■ **WORK INSTRUCTION**: Look below for the line containing "-- cell families"; from there, print each line exactly up to and including the line containing "72.85 | 466.2 |", and stop.

════════

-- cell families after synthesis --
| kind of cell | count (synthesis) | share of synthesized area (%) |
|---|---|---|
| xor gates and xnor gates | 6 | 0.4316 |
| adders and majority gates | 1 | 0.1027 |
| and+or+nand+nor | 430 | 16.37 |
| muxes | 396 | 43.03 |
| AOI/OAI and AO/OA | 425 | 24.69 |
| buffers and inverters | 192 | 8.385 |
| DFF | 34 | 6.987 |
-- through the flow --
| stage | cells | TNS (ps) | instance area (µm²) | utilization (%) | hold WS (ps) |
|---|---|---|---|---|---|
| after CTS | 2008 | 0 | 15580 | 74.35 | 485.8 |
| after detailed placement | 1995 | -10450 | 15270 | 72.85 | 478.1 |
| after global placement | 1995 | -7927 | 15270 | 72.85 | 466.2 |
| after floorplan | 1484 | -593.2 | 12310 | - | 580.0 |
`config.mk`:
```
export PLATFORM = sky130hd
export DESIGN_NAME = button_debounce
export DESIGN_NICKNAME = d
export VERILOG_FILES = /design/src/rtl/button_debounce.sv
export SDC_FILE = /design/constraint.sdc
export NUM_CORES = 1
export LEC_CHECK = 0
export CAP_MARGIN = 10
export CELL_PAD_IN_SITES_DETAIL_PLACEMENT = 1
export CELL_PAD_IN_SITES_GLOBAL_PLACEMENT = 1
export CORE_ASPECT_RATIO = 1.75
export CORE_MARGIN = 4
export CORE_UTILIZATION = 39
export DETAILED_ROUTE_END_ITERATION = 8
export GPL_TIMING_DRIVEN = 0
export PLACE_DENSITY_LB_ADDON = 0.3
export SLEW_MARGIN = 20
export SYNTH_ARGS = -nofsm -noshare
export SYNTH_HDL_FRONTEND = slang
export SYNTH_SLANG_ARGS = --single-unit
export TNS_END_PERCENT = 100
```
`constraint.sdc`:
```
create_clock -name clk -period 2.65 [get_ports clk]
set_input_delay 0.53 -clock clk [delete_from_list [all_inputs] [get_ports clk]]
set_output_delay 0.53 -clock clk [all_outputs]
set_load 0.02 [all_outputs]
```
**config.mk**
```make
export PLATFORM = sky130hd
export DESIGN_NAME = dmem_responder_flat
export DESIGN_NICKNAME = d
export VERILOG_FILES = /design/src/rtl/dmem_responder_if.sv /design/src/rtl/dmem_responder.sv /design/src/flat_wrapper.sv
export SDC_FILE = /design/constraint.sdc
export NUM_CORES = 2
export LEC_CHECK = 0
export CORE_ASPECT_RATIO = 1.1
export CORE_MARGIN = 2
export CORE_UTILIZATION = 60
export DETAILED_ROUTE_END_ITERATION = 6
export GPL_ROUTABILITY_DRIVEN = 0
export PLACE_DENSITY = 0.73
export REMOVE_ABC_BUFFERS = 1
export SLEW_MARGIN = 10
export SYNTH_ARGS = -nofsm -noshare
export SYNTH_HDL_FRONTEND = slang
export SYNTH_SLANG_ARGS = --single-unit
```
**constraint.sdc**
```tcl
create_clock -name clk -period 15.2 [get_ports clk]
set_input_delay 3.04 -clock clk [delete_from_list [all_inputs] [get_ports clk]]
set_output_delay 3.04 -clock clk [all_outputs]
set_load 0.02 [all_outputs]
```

════════

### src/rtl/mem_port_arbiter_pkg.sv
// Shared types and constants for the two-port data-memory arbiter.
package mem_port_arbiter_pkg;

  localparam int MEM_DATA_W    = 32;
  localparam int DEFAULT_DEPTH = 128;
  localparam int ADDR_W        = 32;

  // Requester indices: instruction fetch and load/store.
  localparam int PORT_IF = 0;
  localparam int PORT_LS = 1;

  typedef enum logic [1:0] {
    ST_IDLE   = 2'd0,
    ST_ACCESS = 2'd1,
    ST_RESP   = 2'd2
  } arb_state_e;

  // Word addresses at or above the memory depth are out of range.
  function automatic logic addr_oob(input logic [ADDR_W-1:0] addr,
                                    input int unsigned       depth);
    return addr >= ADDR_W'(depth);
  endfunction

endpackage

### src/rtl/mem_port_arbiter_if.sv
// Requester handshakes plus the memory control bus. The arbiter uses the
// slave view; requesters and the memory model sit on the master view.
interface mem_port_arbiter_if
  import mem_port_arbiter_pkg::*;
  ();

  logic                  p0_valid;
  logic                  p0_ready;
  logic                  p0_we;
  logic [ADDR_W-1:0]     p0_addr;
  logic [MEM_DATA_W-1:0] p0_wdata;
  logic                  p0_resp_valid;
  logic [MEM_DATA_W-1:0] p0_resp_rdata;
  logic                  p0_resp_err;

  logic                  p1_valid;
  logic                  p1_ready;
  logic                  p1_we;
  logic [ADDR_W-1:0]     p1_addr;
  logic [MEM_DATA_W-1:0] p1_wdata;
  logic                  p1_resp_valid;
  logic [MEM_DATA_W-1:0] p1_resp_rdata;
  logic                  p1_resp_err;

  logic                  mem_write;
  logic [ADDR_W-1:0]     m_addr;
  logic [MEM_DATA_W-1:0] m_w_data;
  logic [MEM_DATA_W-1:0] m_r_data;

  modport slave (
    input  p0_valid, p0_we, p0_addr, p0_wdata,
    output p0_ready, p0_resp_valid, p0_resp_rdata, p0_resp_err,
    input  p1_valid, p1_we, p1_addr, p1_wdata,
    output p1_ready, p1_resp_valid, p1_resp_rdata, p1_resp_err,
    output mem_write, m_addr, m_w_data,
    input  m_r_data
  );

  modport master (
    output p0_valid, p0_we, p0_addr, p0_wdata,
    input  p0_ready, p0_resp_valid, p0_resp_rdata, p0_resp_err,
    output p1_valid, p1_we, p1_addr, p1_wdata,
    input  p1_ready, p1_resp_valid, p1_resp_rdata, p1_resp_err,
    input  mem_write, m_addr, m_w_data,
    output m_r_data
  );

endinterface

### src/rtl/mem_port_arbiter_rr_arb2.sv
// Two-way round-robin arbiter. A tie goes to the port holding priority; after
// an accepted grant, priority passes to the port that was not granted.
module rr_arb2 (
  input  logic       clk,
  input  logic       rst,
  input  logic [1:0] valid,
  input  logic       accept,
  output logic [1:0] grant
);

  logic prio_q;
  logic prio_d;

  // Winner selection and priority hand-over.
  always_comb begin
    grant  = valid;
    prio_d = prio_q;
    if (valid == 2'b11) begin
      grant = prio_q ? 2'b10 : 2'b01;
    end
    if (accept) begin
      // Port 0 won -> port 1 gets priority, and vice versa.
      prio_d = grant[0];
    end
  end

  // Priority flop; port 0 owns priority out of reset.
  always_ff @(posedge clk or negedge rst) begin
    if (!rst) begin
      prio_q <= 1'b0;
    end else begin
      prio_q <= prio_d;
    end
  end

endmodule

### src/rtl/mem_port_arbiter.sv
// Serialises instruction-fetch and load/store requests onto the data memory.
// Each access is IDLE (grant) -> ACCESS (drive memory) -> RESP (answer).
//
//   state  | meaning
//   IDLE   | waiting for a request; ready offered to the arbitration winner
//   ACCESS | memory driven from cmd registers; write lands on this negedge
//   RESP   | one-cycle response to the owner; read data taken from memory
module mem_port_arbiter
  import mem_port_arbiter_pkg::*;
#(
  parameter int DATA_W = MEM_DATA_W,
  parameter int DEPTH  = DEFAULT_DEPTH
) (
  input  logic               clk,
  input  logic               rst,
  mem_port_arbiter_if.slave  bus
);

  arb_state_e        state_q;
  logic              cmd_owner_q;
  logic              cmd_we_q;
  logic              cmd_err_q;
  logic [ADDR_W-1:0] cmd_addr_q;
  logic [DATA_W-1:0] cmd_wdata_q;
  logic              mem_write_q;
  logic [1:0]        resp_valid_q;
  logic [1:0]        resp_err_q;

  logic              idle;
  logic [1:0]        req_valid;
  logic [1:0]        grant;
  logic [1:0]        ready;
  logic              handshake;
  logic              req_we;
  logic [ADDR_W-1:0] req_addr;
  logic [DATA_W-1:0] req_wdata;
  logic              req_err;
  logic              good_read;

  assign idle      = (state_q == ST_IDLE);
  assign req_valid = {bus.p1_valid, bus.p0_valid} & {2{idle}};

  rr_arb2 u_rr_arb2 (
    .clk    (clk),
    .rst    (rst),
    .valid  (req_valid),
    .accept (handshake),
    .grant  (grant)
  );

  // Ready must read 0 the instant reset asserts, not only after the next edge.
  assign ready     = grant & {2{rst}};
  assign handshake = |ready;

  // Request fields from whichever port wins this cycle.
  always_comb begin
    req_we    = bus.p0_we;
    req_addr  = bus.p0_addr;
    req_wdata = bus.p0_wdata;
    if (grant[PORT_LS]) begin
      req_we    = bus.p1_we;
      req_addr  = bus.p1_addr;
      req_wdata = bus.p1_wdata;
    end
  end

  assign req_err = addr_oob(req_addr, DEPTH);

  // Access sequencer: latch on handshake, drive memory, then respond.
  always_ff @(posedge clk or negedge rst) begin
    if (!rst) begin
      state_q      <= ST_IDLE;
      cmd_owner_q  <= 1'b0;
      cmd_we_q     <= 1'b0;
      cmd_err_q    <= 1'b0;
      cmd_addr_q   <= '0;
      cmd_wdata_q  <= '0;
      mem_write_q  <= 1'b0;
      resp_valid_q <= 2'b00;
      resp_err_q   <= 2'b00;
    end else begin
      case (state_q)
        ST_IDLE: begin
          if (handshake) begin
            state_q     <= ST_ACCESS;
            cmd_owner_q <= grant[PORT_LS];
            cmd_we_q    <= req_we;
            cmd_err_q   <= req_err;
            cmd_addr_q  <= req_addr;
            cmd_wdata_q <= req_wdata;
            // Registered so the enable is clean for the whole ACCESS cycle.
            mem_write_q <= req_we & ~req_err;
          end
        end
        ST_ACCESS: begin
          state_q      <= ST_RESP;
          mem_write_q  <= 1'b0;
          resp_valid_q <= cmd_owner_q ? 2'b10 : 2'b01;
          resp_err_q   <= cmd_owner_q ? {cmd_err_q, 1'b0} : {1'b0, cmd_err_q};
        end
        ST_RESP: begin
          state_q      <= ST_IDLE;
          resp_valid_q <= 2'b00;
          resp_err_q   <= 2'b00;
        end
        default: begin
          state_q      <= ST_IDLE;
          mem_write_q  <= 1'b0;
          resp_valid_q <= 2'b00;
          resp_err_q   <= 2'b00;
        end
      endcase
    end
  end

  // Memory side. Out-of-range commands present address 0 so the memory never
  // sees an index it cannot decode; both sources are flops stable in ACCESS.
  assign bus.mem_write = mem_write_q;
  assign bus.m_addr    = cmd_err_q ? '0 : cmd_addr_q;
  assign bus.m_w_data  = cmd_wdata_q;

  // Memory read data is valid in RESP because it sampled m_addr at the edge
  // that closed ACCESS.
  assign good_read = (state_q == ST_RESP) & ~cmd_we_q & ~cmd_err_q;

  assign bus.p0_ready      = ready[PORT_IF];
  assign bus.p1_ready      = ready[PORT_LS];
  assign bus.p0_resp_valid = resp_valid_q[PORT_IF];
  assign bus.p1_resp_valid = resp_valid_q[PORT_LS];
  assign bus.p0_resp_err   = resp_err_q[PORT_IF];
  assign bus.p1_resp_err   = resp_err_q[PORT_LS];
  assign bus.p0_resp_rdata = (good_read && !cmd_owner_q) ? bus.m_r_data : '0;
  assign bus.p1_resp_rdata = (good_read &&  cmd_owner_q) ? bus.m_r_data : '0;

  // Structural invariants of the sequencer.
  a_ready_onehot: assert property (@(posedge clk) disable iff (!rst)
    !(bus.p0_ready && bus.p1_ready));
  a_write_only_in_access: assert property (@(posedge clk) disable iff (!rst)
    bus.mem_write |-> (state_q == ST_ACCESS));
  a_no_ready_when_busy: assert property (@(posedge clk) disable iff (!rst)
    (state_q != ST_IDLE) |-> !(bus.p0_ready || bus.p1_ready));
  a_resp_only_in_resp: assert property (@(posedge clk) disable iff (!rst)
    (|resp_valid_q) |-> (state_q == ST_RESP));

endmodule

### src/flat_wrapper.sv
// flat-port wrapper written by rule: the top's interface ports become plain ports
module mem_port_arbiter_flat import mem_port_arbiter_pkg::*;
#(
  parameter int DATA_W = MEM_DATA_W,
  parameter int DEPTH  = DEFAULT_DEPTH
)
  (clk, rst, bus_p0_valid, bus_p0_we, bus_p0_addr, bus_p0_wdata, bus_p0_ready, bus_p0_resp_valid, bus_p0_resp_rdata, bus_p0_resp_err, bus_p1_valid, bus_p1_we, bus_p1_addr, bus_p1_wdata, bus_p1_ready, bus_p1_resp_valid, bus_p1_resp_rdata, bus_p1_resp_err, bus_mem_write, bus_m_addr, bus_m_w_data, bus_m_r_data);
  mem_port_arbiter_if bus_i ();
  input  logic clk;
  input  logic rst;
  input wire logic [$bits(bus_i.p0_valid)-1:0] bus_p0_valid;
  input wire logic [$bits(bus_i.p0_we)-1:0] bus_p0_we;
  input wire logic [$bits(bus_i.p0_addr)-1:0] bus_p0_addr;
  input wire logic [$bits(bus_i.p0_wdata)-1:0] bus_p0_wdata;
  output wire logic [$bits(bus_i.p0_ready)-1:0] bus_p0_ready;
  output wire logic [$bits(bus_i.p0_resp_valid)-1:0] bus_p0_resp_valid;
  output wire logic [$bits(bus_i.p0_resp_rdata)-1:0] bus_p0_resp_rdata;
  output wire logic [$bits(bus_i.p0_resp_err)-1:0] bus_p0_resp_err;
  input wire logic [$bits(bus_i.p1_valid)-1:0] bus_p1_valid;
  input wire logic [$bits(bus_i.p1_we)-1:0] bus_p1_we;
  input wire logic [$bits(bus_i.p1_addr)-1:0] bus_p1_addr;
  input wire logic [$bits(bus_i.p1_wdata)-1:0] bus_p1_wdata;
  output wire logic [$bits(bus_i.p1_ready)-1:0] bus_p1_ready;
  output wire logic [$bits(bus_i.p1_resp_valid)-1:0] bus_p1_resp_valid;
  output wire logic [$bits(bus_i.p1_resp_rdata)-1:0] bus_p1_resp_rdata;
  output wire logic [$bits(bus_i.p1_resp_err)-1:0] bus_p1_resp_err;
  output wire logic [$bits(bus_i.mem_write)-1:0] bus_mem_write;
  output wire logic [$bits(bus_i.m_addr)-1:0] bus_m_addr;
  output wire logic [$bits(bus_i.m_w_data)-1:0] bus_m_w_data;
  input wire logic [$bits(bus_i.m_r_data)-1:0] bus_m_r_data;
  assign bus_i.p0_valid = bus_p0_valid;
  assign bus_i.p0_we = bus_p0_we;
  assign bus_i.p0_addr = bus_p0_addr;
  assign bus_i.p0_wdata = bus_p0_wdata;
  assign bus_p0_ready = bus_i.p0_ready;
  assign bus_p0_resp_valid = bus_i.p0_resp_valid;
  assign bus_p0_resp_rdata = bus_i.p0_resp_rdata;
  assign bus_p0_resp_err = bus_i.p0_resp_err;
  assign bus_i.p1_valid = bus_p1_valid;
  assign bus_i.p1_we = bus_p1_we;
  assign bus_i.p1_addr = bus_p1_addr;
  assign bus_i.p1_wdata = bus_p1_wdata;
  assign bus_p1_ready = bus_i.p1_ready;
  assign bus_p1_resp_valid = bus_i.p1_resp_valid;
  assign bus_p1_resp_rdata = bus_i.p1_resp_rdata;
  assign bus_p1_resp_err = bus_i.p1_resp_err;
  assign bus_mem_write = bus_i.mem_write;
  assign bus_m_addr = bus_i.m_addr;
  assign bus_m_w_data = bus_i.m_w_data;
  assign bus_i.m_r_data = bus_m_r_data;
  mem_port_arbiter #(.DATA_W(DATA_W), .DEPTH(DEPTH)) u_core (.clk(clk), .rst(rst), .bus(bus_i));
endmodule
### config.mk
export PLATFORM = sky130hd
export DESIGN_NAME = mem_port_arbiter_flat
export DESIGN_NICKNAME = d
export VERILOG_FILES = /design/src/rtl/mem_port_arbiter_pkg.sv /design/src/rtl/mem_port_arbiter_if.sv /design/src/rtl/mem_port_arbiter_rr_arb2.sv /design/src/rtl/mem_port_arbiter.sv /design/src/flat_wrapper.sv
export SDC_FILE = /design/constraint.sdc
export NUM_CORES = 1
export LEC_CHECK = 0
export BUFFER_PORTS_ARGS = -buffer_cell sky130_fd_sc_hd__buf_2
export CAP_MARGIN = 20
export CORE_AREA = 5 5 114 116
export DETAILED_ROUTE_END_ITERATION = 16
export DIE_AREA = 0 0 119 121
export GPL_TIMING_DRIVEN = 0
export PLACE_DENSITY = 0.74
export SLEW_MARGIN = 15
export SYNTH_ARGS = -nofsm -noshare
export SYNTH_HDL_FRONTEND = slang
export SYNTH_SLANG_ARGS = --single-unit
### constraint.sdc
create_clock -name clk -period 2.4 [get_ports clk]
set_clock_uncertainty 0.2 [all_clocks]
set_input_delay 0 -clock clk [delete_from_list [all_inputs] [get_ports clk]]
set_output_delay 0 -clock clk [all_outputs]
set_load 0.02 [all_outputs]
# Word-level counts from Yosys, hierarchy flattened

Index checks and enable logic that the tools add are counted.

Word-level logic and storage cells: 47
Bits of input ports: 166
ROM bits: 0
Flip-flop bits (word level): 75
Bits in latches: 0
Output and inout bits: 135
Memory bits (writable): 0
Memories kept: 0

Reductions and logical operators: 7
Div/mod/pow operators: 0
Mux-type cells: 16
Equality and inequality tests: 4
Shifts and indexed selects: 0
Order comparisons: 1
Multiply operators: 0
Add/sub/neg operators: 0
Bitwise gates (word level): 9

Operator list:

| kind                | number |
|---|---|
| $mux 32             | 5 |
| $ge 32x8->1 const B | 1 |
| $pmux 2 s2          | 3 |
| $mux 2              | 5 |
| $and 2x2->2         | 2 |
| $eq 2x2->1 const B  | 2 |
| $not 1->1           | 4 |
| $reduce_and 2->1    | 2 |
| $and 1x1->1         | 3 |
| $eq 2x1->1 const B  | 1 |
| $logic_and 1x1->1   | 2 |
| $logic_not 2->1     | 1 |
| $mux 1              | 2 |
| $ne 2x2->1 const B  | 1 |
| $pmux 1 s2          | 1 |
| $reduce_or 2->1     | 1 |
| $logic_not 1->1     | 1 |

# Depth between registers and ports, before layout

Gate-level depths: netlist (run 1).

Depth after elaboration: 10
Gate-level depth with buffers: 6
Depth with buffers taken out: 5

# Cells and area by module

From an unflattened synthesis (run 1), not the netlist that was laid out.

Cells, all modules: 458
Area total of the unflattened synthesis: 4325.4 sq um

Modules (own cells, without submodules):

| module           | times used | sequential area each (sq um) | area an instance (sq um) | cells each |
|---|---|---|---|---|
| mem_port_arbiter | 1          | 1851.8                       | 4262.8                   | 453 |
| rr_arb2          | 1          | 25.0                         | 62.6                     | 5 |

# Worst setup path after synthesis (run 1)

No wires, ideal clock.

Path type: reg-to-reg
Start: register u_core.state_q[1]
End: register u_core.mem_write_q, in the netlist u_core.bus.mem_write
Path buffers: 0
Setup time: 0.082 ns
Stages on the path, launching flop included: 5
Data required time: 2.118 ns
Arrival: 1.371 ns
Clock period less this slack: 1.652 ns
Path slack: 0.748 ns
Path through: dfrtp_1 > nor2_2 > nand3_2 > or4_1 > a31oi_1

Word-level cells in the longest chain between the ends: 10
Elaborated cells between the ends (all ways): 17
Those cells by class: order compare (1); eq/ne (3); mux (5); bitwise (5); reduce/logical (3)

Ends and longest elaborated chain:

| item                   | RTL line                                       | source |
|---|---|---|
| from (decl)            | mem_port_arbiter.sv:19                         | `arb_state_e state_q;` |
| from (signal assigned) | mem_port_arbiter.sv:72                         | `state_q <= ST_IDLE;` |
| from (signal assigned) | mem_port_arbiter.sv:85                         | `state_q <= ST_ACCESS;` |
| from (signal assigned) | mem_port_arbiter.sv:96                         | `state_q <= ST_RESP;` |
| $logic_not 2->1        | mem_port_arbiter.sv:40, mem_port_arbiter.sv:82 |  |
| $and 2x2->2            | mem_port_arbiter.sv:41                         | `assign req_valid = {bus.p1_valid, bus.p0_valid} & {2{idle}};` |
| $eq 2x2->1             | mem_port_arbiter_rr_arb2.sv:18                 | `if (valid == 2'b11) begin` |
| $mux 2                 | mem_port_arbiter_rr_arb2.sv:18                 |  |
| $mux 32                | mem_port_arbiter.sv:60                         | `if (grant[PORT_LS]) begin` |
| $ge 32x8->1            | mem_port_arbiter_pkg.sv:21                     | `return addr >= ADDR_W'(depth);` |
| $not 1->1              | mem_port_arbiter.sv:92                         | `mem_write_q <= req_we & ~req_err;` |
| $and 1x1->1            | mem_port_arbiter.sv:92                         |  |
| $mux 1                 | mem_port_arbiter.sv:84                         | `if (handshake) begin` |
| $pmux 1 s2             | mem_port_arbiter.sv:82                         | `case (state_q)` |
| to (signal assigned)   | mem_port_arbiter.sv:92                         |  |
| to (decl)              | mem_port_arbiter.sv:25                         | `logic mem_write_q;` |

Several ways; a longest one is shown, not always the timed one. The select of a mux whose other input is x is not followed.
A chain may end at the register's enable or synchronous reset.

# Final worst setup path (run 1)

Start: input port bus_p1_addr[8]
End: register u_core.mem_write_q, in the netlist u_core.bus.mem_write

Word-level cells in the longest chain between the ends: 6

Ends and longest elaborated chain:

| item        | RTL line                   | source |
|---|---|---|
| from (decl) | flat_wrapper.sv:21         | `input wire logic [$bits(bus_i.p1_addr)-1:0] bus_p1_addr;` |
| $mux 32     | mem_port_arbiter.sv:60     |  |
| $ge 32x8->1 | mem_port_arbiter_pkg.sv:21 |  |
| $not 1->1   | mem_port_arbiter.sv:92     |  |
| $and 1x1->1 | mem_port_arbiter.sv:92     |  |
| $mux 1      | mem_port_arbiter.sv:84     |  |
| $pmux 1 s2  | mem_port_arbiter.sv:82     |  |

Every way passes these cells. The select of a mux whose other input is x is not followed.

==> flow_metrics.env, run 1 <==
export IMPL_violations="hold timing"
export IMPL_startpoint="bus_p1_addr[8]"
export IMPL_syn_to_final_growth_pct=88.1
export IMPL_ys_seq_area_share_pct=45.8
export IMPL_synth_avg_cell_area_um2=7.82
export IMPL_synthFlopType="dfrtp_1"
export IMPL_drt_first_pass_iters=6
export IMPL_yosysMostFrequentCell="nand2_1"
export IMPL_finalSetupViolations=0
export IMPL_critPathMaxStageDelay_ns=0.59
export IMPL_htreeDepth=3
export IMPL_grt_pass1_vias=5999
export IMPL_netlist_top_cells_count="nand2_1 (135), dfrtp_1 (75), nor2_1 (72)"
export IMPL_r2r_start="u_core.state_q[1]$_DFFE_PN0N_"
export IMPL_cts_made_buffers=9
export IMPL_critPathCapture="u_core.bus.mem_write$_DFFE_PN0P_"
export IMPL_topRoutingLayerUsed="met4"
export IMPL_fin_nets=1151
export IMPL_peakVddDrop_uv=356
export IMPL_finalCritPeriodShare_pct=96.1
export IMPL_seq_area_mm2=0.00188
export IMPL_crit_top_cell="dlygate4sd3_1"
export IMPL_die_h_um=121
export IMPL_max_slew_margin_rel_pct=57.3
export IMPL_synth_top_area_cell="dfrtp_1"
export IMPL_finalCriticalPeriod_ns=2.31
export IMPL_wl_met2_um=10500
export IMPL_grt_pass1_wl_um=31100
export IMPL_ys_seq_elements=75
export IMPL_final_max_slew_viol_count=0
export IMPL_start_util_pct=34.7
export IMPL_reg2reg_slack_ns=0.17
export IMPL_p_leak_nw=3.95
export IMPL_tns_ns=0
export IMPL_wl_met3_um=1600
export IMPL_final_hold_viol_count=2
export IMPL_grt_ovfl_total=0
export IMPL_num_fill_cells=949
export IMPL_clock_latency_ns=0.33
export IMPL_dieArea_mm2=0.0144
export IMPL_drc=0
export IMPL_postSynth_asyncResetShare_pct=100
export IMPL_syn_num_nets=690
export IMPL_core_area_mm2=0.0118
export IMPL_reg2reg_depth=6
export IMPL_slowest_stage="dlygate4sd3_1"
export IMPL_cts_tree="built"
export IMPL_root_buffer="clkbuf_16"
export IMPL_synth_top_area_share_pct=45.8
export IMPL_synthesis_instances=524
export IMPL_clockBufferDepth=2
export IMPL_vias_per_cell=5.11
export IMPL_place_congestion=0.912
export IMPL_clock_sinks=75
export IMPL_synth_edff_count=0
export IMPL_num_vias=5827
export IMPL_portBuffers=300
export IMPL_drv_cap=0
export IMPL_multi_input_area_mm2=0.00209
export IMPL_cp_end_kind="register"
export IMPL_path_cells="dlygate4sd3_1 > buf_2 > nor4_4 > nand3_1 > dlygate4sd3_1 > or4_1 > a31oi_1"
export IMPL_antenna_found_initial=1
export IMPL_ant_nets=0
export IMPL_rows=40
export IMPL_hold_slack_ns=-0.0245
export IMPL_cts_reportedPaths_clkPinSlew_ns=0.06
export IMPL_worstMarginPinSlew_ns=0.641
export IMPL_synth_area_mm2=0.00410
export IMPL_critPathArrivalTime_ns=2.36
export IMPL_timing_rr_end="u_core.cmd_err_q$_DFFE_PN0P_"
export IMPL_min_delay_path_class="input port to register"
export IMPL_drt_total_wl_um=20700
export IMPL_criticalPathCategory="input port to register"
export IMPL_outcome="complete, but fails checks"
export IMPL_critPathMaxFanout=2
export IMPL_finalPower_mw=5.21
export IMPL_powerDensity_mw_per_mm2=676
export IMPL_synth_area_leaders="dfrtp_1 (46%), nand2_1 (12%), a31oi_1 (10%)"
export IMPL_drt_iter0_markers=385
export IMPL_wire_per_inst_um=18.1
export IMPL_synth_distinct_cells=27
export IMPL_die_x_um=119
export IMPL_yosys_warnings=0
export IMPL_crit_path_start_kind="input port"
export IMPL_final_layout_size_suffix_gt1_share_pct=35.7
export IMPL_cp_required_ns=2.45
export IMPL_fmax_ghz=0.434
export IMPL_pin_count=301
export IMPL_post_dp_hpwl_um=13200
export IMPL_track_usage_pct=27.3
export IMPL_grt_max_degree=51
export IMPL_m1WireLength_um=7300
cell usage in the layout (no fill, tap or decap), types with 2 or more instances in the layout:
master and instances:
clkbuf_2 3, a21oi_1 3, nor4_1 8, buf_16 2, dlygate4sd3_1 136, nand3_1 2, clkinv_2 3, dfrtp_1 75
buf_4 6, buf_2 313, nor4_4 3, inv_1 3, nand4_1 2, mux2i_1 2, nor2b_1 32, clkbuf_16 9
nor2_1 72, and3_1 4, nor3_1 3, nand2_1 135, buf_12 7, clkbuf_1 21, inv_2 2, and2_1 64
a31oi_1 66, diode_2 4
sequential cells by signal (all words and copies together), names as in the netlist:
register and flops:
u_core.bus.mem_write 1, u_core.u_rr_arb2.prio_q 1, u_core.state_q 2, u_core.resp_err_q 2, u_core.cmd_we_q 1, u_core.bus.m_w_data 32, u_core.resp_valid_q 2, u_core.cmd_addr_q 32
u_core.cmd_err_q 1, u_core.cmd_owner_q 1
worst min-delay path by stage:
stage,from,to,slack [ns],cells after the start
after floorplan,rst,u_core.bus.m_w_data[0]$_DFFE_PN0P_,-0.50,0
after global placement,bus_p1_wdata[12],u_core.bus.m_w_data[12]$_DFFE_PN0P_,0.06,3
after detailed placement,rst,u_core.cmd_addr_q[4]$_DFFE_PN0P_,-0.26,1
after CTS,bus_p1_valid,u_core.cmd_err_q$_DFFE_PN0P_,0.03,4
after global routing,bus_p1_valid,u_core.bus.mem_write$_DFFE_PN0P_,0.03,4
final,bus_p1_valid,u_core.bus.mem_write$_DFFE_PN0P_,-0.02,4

════════

■ **SOLUTION FOR THIS TASK**:
-- cell families after synthesis --
| kind of cell | count (synthesis) | share of synthesized area (%) |
|---|---|---|
| xor gates and xnor gates | 6 | 0.4316 |
| adders and majority gates | 1 | 0.1027 |
| and+or+nand+nor | 430 | 16.37 |
| muxes | 396 | 43.03 |
| AOI/OAI and AO/OA | 425 | 24.69 |
| buffers and inverters | 192 | 8.385 |
| DFF | 34 | 6.987 |
-- through the flow --
| stage | cells | TNS (ps) | instance area (µm²) | utilization (%) | hold WS (ps) |
|---|---|---|---|---|---|
| after CTS | 2008 | 0 | 15580 | 74.35 | 485.8 |
| after detailed placement | 1995 | -10450 | 15270 | 72.85 | 478.1 |
| after global placement | 1995 | -7927 | 15270 | 72.85 | 466.2 |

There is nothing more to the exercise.